起立性調節障害(OD)がある人は、身体全体の機能やバランスを整える自律神経の働きが低下しているからです。自律神経は交感神経と副交感神経の2系統に分かれていて、心臓や脳や全身への血液の循環、胃腸など消化器官のはたらき、体温の調節、ホルモンの分泌の調節、睡眠と覚醒のコントロールなどを司っています。自律神経の乱れがあると、普段はこうした無意識に行われる身体のコントロールがうまくいかなくなってしまうのです。

その中でも起立性調節障害の症状でとりわけ問題となるのが、上半身を起こしたり、立ち上がった時に脳への血流が低下することです。正常な場合、急に立ち上がっても脳への血流を確保するように自律神経が働いてくれるのですが、主に心臓や血管をコントロールしている自律神経のバランスが乱れていると、脳への血流を保てなくなってしまいます。その結果、立ちくらみやめまいという代表的な症状が発生し、脳の活動が低下してしまうのです。特に学校へ通っている小中学生や高校生にとって、記憶力や集中力の低下は「勉強が手につかない、授業の内容が全然頭に入らない」ことにつながります。

脳への血流が低下しているかどうか検査する方法

起立性調節障害の疑いが強く、エビデンスとともに診断を確定したい時、医療機関ではヘッドアップチルトテストと能動的起立テストの2つをおこなうでしょう。

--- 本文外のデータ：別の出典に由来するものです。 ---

Context: an optimization exercise on an open-source flow, tuned for a short achievable clock period and few clock cycles. The choices shown serve that exercise and are no tape-out recipe.
The RTL was checked by simulation tests, not by an equivalence proof against the original design.
Power and IR drop assume default switching activity.

## main
Design riscv_single_cycle, start of the top module:
module riscv_single_cycle (
    input  wire        clk,
    input  wire        rst,
    output wire [31:0] imem_addr,
    input  wire [31:0] imem_rdata,
    output wire [31:0] dmem_addr,
    output wire [31:0] dmem_wdata,
    output wire        dmem_we,
    input  wire [31:0] dmem_rdata
);
For scale: about 4400 cells after synthesis, ~1300 flip-flops, ~0.065 mm² of cells after synthesis.
export LEC_CHECK = 0
export ABC_CLOCK_PERIOD_IN_PS = 2500
export CAP_MARGIN = 20
export CORE_MARGIN = 2
export CORE_UTILIZATION = 40
export PLACE_DENSITY = 0.6
export SETUP_SLACK_MARGIN = 5
export SLEW_MARGIN = 20
export TNS_END_PERCENT = 100
create_clock -name core_clock -period 10.0 [get_ports {clk}]
run.sh (not shown) runs the stock make flow with config.mk's settings and CLKGATE_MAP_FILE= SYNTH_SCRIPT=/design/flow/synth_recipe.tcl, a recipe that flattens the netlist after the stock synthesis.
main finished every step from synthesis to the final layout, and the layout passed the timing, design-rule and antenna checks.
Testbench counts of main, summed over its fixed seeds: cycles 53,980.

これらの検査を受けることで、起立時に脳への血流が減少していることを客観的に測定できます。

ヘッドアップチルトテスト

ヘッドアップチルト試験

医療機関によるとは思いますが、血圧計・心電図・パルスオキシメーター(脳オキシメーターの方がベター)を装着してチルトテーブルに身体を固定し、テーブルを立ち上がらせることで、起立時の血圧・心拍数・脳の酸素飽和度の変化を測定・記録します。

能動的起立テスト

能動的起立試験

ヘッドアップチルトテストで使用した測定器具を装着したまま、今度は自分の力で起立してもらいます。起立性調節障害による立ちくらみやめまいなどの原因が、血圧・心拍数・脳の血流の変化によるものだと自分の目で確認できます。

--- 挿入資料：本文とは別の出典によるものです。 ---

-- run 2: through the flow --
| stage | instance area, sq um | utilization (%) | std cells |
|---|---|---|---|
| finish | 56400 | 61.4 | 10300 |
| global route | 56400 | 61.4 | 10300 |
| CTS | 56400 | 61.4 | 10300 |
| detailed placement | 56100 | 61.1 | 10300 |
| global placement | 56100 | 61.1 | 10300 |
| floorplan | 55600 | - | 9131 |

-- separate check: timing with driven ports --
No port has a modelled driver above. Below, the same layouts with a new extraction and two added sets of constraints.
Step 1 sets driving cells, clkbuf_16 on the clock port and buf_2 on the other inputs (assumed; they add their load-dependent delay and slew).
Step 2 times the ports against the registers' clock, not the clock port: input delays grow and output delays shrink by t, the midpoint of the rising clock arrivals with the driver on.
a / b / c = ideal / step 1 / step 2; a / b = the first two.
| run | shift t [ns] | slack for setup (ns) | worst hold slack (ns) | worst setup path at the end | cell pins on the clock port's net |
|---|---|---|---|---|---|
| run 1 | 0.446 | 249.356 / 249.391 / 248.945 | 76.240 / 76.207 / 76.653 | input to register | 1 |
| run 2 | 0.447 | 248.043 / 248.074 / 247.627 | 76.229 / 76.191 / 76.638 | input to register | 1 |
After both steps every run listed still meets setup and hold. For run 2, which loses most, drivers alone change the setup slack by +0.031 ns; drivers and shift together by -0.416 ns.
Context: an optimization exercise on an open-source flow, tuned for small area. The choices shown serve that exercise and are no tape-out recipe. RTL that was checked went through simulation tests only; none was proved equivalent to the original. Power figures rest on the tool's default switching activity, not on a simulated workload.

==> fjord: inputs <==
==> flow/design.v <==
module cmd_int(
input    wire        i_clk,
input    wire        i_rst,
input    wire        i_data_valid,
input    wire [7:0]  i_data,
output   reg         o_buff_en,
output   wire        o_data_valid,
output   wire [7:0]  o_data,
output   reg         o_srst,
output   reg         o_pgrm_icap,
output   wire [26:0] o_ddr_strt_addr,
output   wire [19:0] o_trans_len,
output   reg         o_load,
input    wire  [19:0]i_icap_clk_cnt,
input    wire  [19:0]i_total_clk_cnt,
input    wire        i_uart_tx_buffer_full,
input    wire        i_dma_done,
output   reg         o_pr_reset
);
function [3:0] cls;
  input [7:0] c;
  case (c)
    8'h31: cls = 4'd1;  
    8'h32: cls = 4'd2;  
    8'h41: cls = 4'd3;  
    8'h43: cls = 4'd4;  
    8'h44: cls = 4'd5;  
    8'h45: cls = 4'd6;  
    8'h49: cls = 4'd7;  
    8'h4C: cls = 4'd8;  
    8'h4D: cls = 4'd9;  
    8'h4E: cls = 4'd10;  
    8'h4F: cls = 4'd11;  
    8'h50: cls = 4'd12;  
    8'h52: cls = 4'd13;  
    8'h53: cls = 4'd14;  
    8'h54: cls = 4'd15;  
    default: cls = 4'd0;
  endcase
endfunction
function [5:0] ac_next;
  input [5:0] s;
  input [7:0] c;
  reg [3:0] cc;
  reg [5:0] x;
  begin
    cc = cls(c);
    x = 6'd0;
    if ((cc == 4'd1) & ((s == 6'd61) | (s == 6'd63))) x = x | 6'd1;  
    if ((cc == 4'd2) & ((s == 6'd61) | (s == 6'd63))) x = x | 6'd1;  
    if ((cc == 4'd3) & ((s[5:2] == 4'd14))) x = x | 6'd1;  
    if ((cc == 4'd4) & ((s[5:2] == 4'd10))) x = x | 6'd1;  
    if ((cc == 4'd4) & ((s == 6'd30))) x = x | 6'd2;  
    if ((cc == 4'd5) & ((s == 6'd13))) x = x | 6'd1;  
    if ((cc == 4'd5) & ((s == 6'd45))) x = x | 6'd2;  
    if ((cc == 4'd5) & ((s == 6'd46))) x = x | 6'd3;  
    if ((cc == 4'd6) & ((s == 6'd33))) x = x | 6'd1;  
    if ((cc == 4'd7) & ((s[5:2] == 4'd4))) x = x | 6'd1;  
    if ((cc == 4'd7) & ((s[5:2] == 4'd12))) x = x | 6'd2;  
    if ((cc == 4'd8) & ((s[5:2] == 4'd14))) x = x | 6'd1;  
    if ((cc == 4'd9) & ((s[5:2] == 4'd4))) x = x | 6'd1;  
    if ((cc == 4'd9) & ((s[5:2] == 4'd5))) x = x | 6'd2;  
    if ((cc == 4'd10) & ((s == 6'd29))) x = x | 6'd1;  
    if ((cc == 4'd10) & ((s == 6'd47))) x = x | 6'd2;  
    if ((cc == 4'd10) & ((s == 6'd25))) x = x | 6'd3;  
    if ((cc == 4'd11) & ((s == 6'd37))) x = x | 6'd1;  
    if ((cc == 4'd11) & ((s == 6'd38))) x = x | 6'd2;  
    if ((cc == 4'd11) & ((s == 6'd17))) x = x | 6'd3;  
    if ((cc == 4'd12) & ((s[5:2] == 4'd13) | (s == 6'd1))) x = x | 6'd1;  
    if ((cc == 4'd12) & ((s == 6'd18))) x = x | 6'd2;  
    if ((cc == 4'd13) & ((s == 6'd54))) x = x | 6'd53;  
    if ((cc == 4'd13) & ((s[5:2] == 4'd14))) x = x | 6'd1;  
    if ((cc == 4'd13) & ((s == 6'd49))) x = x | 6'd2;  
    if ((cc == 4'd13) & ((s == 6'd21))) x = x | 6'd3;  
    if ((cc == 4'd14) & ((s == 6'd1) | (s == 6'd52) | (s == 6'd54) | (s == 6'd55))) x = x | 6'd1;  
    if ((cc == 4'd14) & ((s == 6'd53))) x = x | 6'd2;  
    if ((cc == 4'd15) & ((s == 6'd57))) x = x | 6'd1;  
    if ((cc == 4'd15) & ((s == 6'd41))) x = x | 6'd2;  
    if ((cc == 4'd15) & ((s == 6'd58))) x = x | 6'd3;  
    ac_next = {cc, 2'd0} ^ x;
  end
endfunction
localparam [5:0] AC_CMOD = 6'd22;
localparam [5:0] AC_DMOD = 6'd23;
localparam [5:0] AC_SADR = 6'd55;
localparam [5:0] AC_SLEN = 6'd43;
localparam [5:0] AC_SRST = 6'd63;
localparam [5:0] AC_PICP = 6'd50;
localparam [5:0] AC_RST1 = 6'd5;
localparam [5:0] AC_RST2 = 6'd9;
localparam [5:0] AC_CINT = 6'd62;
localparam [5:0] AC_NCON = 6'd42;
localparam [5:0] AC_RPRR = 6'd1;
localparam [5:0] AC_ROOT = 6'd0;
localparam [5:0] AC_PEND = 6'd2;
localparam AC_W = 6;
localparam [3:0] CMOD = 4'd0, DMOD = 4'd1, SADR = 4'd2, SLEN = 4'd3, SRST = 4'd4,
                 PICP = 4'd5, RST1 = 4'd6, RST2 = 4'd7, CINT = 4'd8, START = 4'd9,
                 NCON = 4'd10, RPRR = 4'd11;
reg  [AC_W-1:0] ac;
reg  [3:0]  state;
reg  [4:0]  len_cnt;
reg         tx_valid;
reg         tx_bit;
reg  [1:0]  buff_wr_addr;
reg  [3:0]  sel;                     
reg         cur_sel;                 
reg  [7:0]  cnt0, cnt1, cnt2, cnt3;  
reg  [23:0] addr_reg;                
reg  [19:0] len_reg;                 
reg  [43:0] mem0, mem1, mem2, mem3;  
wire m_cmod   = (ac == AC_CMOD);
wire st_cmod  = (state == CMOD);
wire st_start = (state == START);
wire buff_wr_en = (state == DMOD) & (ac == AC_PEND);
wire [7:0] cnt_sel = ({8{sel[0]}} & cnt0) | ({8{sel[1]}} & cnt1) | ({8{sel[2]}} & cnt2) | ({8{sel[3]}} & cnt3);
wire [7:0] tx_data = st_cmod ? {cnt_sel[7:4] + 4'd3, cnt_sel[3:0]} : {7'b0011000, tx_bit};
assign o_data_valid = (state == DMOD) ? 1'b0 : i_data_valid | tx_valid;
assign o_data       = tx_valid ? tx_data : i_data;
wire [3:0]  rd_sel  = sel & {4{~cur_sel}};
wire [43:0] rd_data = ({44{rd_sel[0]}} & mem0) | ({44{rd_sel[1]}} & mem1) | ({44{rd_sel[2]}} & mem2) | ({44{rd_sel[3]}} & mem3);
wire [43:0] out_data = rd_data | ({44{cur_sel}} & {addr_reg, len_reg});
assign o_ddr_strt_addr = {3'b000, out_data[43:20]};
assign o_trans_len     = out_data[19:0];
wire [3:0] digit = (i_data < 8'd58) ? i_data[3:0] : i_data[3:0] + 4'd9;
wire [19:0] icap_rev  = {i_icap_clk_cnt[0], i_icap_clk_cnt[1], i_icap_clk_cnt[2], i_icap_clk_cnt[3], i_icap_clk_cnt[4], i_icap_clk_cnt[5], i_icap_clk_cnt[6], i_icap_clk_cnt[7], i_icap_clk_cnt[8], i_icap_clk_cnt[9], i_icap_clk_cnt[10], i_icap_clk_cnt[11], i_icap_clk_cnt[12], i_icap_clk_cnt[13], i_icap_clk_cnt[14], i_icap_clk_cnt[15], i_icap_clk_cnt[16], i_icap_clk_cnt[17], i_icap_clk_cnt[18], i_icap_clk_cnt[19]};
wire [19:0] total_rev = {i_total_clk_cnt[0], i_total_clk_cnt[1], i_total_clk_cnt[2], i_total_clk_cnt[3], i_total_clk_cnt[4], i_total_clk_cnt[5], i_total_clk_cnt[6], i_total_clk_cnt[7], i_total_clk_cnt[8], i_total_clk_cnt[9], i_total_clk_cnt[10], i_total_clk_cnt[11], i_total_clk_cnt[12], i_total_clk_cnt[13], i_total_clk_cnt[14], i_total_clk_cnt[15], i_total_clk_cnt[16], i_total_clk_cnt[17], i_total_clk_cnt[18], i_total_clk_cnt[19]};
wire       rst_bit = (state == RST1) ? icap_rev[len_cnt] : total_rev[len_cnt];
always @(posedge i_clk) begin
    if (i_rst)
        ac <= AC_ROOT;
    else if (st_cmod & ((ac == AC_DMOD) | (ac == AC_PICP) | (ac == AC_RST1) | (ac == AC_RST2) | (ac == AC_CINT)))
        ac <= AC_PEND;
    else if (ac == AC_PEND)
        ac <= AC_ROOT;
    else if (i_data_valid)
        ac <= ac_next(ac, i_data);
end
always @(posedge i_clk) begin
    cur_sel <= i_rst | ~((state == CINT) & i_data_valid);
    sel <= {4{((state == CINT) | (state == NCON)) & i_data_valid}} &
           {i_data[1:0] == 2'd3, i_data[1:0] == 2'd2, i_data[1:0] == 2'd1, i_data[1:0] == 2'd0};
    tx_bit  <= rst_bit;    
end
always @(posedge i_clk) begin
    if (~i_rst & (state == SADR) & i_data_valid) begin
        case (len_cnt[2:0])
            3'd0: addr_reg[23:20] <= digit;
            3'd1: addr_reg[19:16] <= digit;
            3'd2: addr_reg[15:12] <= digit;
            3'd3: addr_reg[11:8]  <= digit;
            3'd4: addr_reg[7:4]   <= digit;
            default: addr_reg[3:0] <= digit;
        endcase
    end
    if (~i_rst & (state == SLEN) & i_data_valid) begin
        case (len_cnt[2:0])
            3'd1: len_reg[19:16] <= digit;
            3'd2: len_reg[15:12] <= digit;
            3'd3: len_reg[11:8]  <= digit;
            3'd4: len_reg[7:4]   <= digit;
            3'd5: len_reg[3:0]   <= digit;
            default: ;
        endcase
    end
    if (buff_wr_en) begin
        case (buff_wr_addr)
            2'd0: mem0 <= {addr_reg, len_reg};
            2'd1: mem1 <= {addr_reg, len_reg};
            2'd2: mem2 <= {addr_reg, len_reg};
            default: mem3 <= {addr_reg, len_reg};
        endcase
    end
end
wire [7:0] cnt_d  = (cnt_sel + 8'd1) & {8{~i_rst}};
wire [3:0] cnt_we = {4{i_rst}} | ({4{st_start}} & sel);
always @(posedge i_clk) begin
    if (cnt_we[0]) cnt0 <= cnt_d;
    if (cnt_we[1]) cnt1 <= cnt_d;
    if (cnt_we[2]) cnt2 <= cnt_d;
    if (cnt_we[3]) cnt3 <= cnt_d;
end
always @(posedge i_clk) begin
    if (i_rst) begin
        state        <= CMOD;
        o_buff_en    <= 1'b0;
        len_cnt      <= 5'd0;
        o_srst       <= 1'b0;
        o_pgrm_icap  <= 1'b0;
        o_load       <= 1'b0;
        tx_valid     <= 1'b0;
        buff_wr_addr <= 2'b00;
        o_pr_reset   <= 1'b0;
    end else begin
        case (state)
            CMOD: begin
                o_buff_en   <= 1'b0;
                o_srst      <= 1'b0;
                o_pgrm_icap <= 1'b0;
                o_load      <= 1'b0;
                len_cnt     <= 5'd0;
                tx_valid    <= 1'b0;
                case (ac)
                    AC_DMOD: state <= DMOD;
                    AC_SADR: state <= SADR;
                    AC_SLEN: state <= SLEN;
                    AC_SRST: state <= SRST;
                    AC_PICP: begin state <= PICP; o_pgrm_icap <= 1'b1; end
                    AC_RST1: state <= RST1;
                    AC_RST2: state <= RST2;
                    AC_CINT: state <= CINT;
                    AC_NCON: state <= NCON;
                    AC_RPRR: state <= RPRR;
                    default: ;
                endcase
            end
            DMOD: begin
                if (m_cmod) begin
                    state        <= CMOD;
                    buff_wr_addr <= buff_wr_addr + 2'd1;
                end
                o_buff_en <= 1'b1;
            end
            SADR, SLEN: begin
                if (i_data_valid) begin
                    len_cnt <= len_cnt + 5'd1;
                    if (len_cnt == 5'd5) begin
                        state  <= CMOD;
                        o_load <= 1'b1;
                    end
                end
            end
            SRST: begin
                if (m_cmod) state <= CMOD;
                o_srst <= ~m_cmod;
            end
            RPRR: begin
                if (m_cmod) state <= CMOD;
                o_pr_reset <= ~m_cmod;
            end
            PICP: begin
                o_pgrm_icap <= 1'b0;
                if (i_dma_done) state <= CMOD;
            end
            RST1, RST2: begin
                if (~i_uart_tx_buffer_full & (len_cnt != 5'd20)) begin
                    len_cnt  <= len_cnt + 5'd1;
                    tx_valid <= 1'b1;
                end else
                    tx_valid <= 1'b0;
                if (len_cnt == 5'd20) state <= CMOD;
            end
            CINT: begin
                if (i_data_valid) begin
                    o_load <= 1'b1;
                    state  <= START;
                end
            end
            START: begin
                o_pgrm_icap <= 1'b1;
                o_load      <= 1'b0;
                state       <= PICP;
            end
            NCON: begin
                if (i_data_valid) begin
                    tx_valid <= 1'b1;
                    state    <= CMOD;
                end
            end
            default: ;
        endcase
    end
end
endmodule
This is an optimization exercise on Yosys and OpenROAD, whose aim is small area, not a production implementation.
In this exercise RTL edits were held to simulation tests only and were not proved equivalent to the original.
Power figures rest on the tool's default switching activity, not on a simulated workload.

Setup of job 101:
## odrive_periph
module odrive_periph (
		input  wire        clk,
		input  wire        reset_n,
		input  wire [7:0]  addr,
		input  wire        wr,
		input  wire        rd,
		input  wire [31:0] wdata,
		output reg  [31:0] rdata,
		output wire [11:0] pwm_u,
		output wire [11:0] pwm_l,
		output wire [3:0]  pwm_irq,
		input  wire [1:0]  enc_a,
		input  wire [1:0]  enc_b,
		input  wire [1:0]  enc_z,
		input  wire [1:0]  adc_cmd_ready,
		output wire [1:0]  adc_cmd_valid,
		output wire [9:0]  adc_cmd_ch,
		output wire [1:0]  adc_cmd_sop,
		output wire [1:0]  adc_cmd_eop,
		input  wire [1:0]  adc_resp_valid,
		input  wire [23:0] adc_resp_data,
		input  wire [1:0]  adc_resp_sop,
		input  wire [1:0]  adc_resp_eop,
		output wire [1:0]  adc_irq
	);
export LEC_CHECK = 0
export CAP_MARGIN = 20
export CORE_MARGIN = 2
export CORE_UTILIZATION = 70
export PLACE_DENSITY = 0.78
export SLEW_MARGIN = 20
create_clock -name core_clock -period 10.0 [get_ports {clk}]
standard.sh (not shown) runs the stock make flow with config.mk's settings and CLKGATE_MAP_FILE= SYNTH_SCRIPT=/design/flow/synth_recipe.tcl, a recipe that flattens the netlist after the stock synthesis.
==> flow/flow/run.sh <==
#!/bin/bash
# The standard layout (standard.sh) with these changes:
#  - ABC maps the logic with an area-oriented script (flow/abc.script),
#    through a copy of the ORFS scripts folder that differs only in that
#    script; the synthesis is otherwise unchanged (same registers);
#  - the clock tree uses clkbuf_8 buffers, clusters of at most 14 sinks
#    within 60 um, and no dummy loads;
#  - port buffers use the smallest buffer cell.
set -euo pipefail
rm -rf scripts_mod
cp -r "$FLOW_HOME/scripts" scripts_mod
cp flow/abc.script scripts_mod/abc_speed.script
cp flow/abc.script scripts_mod/abc_area.script
export SCRIPTS_DIR="$PWD/scripts_mod"
export CTS_ARGS="-sink_clustering_enable -repair_clock_nets -dont_use_dummy_load -buf_list {sky130_fd_sc_hd__clkbuf_8} -sink_clustering_size 14 -sink_clustering_max_diameter 60"
export BUFFER_PORTS_ARGS="-buffer_cell sky130_fd_sc_hd__buf_1"
bash standard.sh > standard.log 2>&1
==> flow/flow/abc.script <==
&get -n
&st
&dch -f
&nf -a -R 1000
&put
strash
dch -f
map -a
topo
strash
&get -n
&st
&dch -f
&nf -a -R 1000
&put
strash
dch -f
map -a
topo
strash
&get -n
&st
&dch -f
&nf -a -R 1000
&put
strash
dch -f
map -a
topo
strash
&get -n
&st
&dch -f
&nf -a -R 1000
&put
Changes in job 102 relative to job 101:
Settings: CORE_UTILIZATION changed from 70 to 40; PLACE_DENSITY removed (was 0.78).
==> flow/run.sh (new file) <==
#!/bin/bash
# synth_recipe.tcl (not shown) runs the flow's synth.tcl, then flattens the netlist and writes it again
# the make line also repeats each setting of config.mk as NAME=value (left out here)
make -C /OpenROAD-flow-scripts/flow DESIGN_CONFIG=/design/flow/config.mk WORK_HOME=/design/flow/orfs CLKGATE_MAP_FILE= SYNTH_SCRIPT=/design/flow/synth_recipe.tcl finish
removed: flow/flow/run.sh
removed: flow/flow/abc.script
removed: flow/standard.sh
Findings:
Each of the runs, namely job 102 and job 101, reached the end of the flow and came out clean.
Of job 102 and job 101, the lower number of iterations in the first detailed-routing pass belongs to job 102.
Taking job 102 over job 101, the die area ratio works out to 1.9.
Lower cell area after layout among job 102 and job 101: job 101
Job 102 reports its endpoint of the most critical setup path as rdata[0] while job 101 reports rdata[2].
Global-route usage over all layers (higher): job 101
From job 101 to job 102 the numbers moved as follows: count of inverters not on the clock network in the layout higher, power now sits higher.
Largest family of logic cells by synthesized area: simple AND/OR/NAND/NOR gates -> job 102, compound AO/OA/AOI/OAI gates -> job 101
Re non-clock buffer count: job 102 and job 101 aren't equal, and the lower value belongs to job 101.
Job 102 vs. job 101: total cell area at the placement stage went up by about 10%; cell count after synthesis climbed 553; area after synthesis rose 4200 µm².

脳の血流を自宅で調べるのは難しいですが、血圧や心拍数は家庭用の血圧計で測定できますので、この能動的起立テストを真似して、毎朝決まった時間に起き上がる前と起立時に測定してみると変化に気付けるかもしれません。

起立性調節障害の大きな原因の一つである背骨のゆがみを改善

正常であれば、寝ている状態から急に上半身を起こしたり立ち上がったりしても特に問題は起こりません。自律神経がバランスよく働いていると下半身に血液が滞りすぎないよう調節してくれるのですが、起立性調節障害の患者さんだとそれが出来ていません。そんな患者さんの背骨をチェックしてみると、だいたい首の上の方と肩甲骨の間にゆがみがあります。

副交感神経が優位になっている場合

副交感神経(迷走神経)

首の上の方、つまり第1~第2頚椎 (C1・C2)にゆがみがあると、脳幹から出てきた副交感神経の一つである「迷走神経(Vagus Nerve)」が刺激を受けやすくなります。迷走神経はあちこちで分岐しながら複雑な経路を辿って胸部や腹部の臓器につながっていて、もちろん心臓にも接続しています。この迷走神経がC1・C2付近で刺激を受けるとどんな反応が起きるかというと、心拍数が減少して血圧が下がり、血管が拡張します。気道は収縮して呼吸が浅くなり、アドレナリンの分泌が抑えられて血管の収縮が抑制されます。要は身体がリラックスしてボーッとした力の入らない状態になるということですね。おまけの話ですが、迷走神経の一部は外耳に接続しているので、他人に耳掃除をしてもらうと迷走神経が直接刺激されることになり、身体がすごくリラックスして眠くなります。それと同じことです。

交感神経が優位になっている場合

そして背中の上の方、第1~第4胸椎 (T1~T4)の辺りから出てくる神経が構成する交感神経は主に心臓をコントロールしていて、副交感神経とは正反対のはたらきをおこないます。T1~T4付近のゆがみのせいで心臓の働きをコントロールしている交感神経が刺激を受けると、心拍数や心臓の収縮力が上がって血圧が高くなります。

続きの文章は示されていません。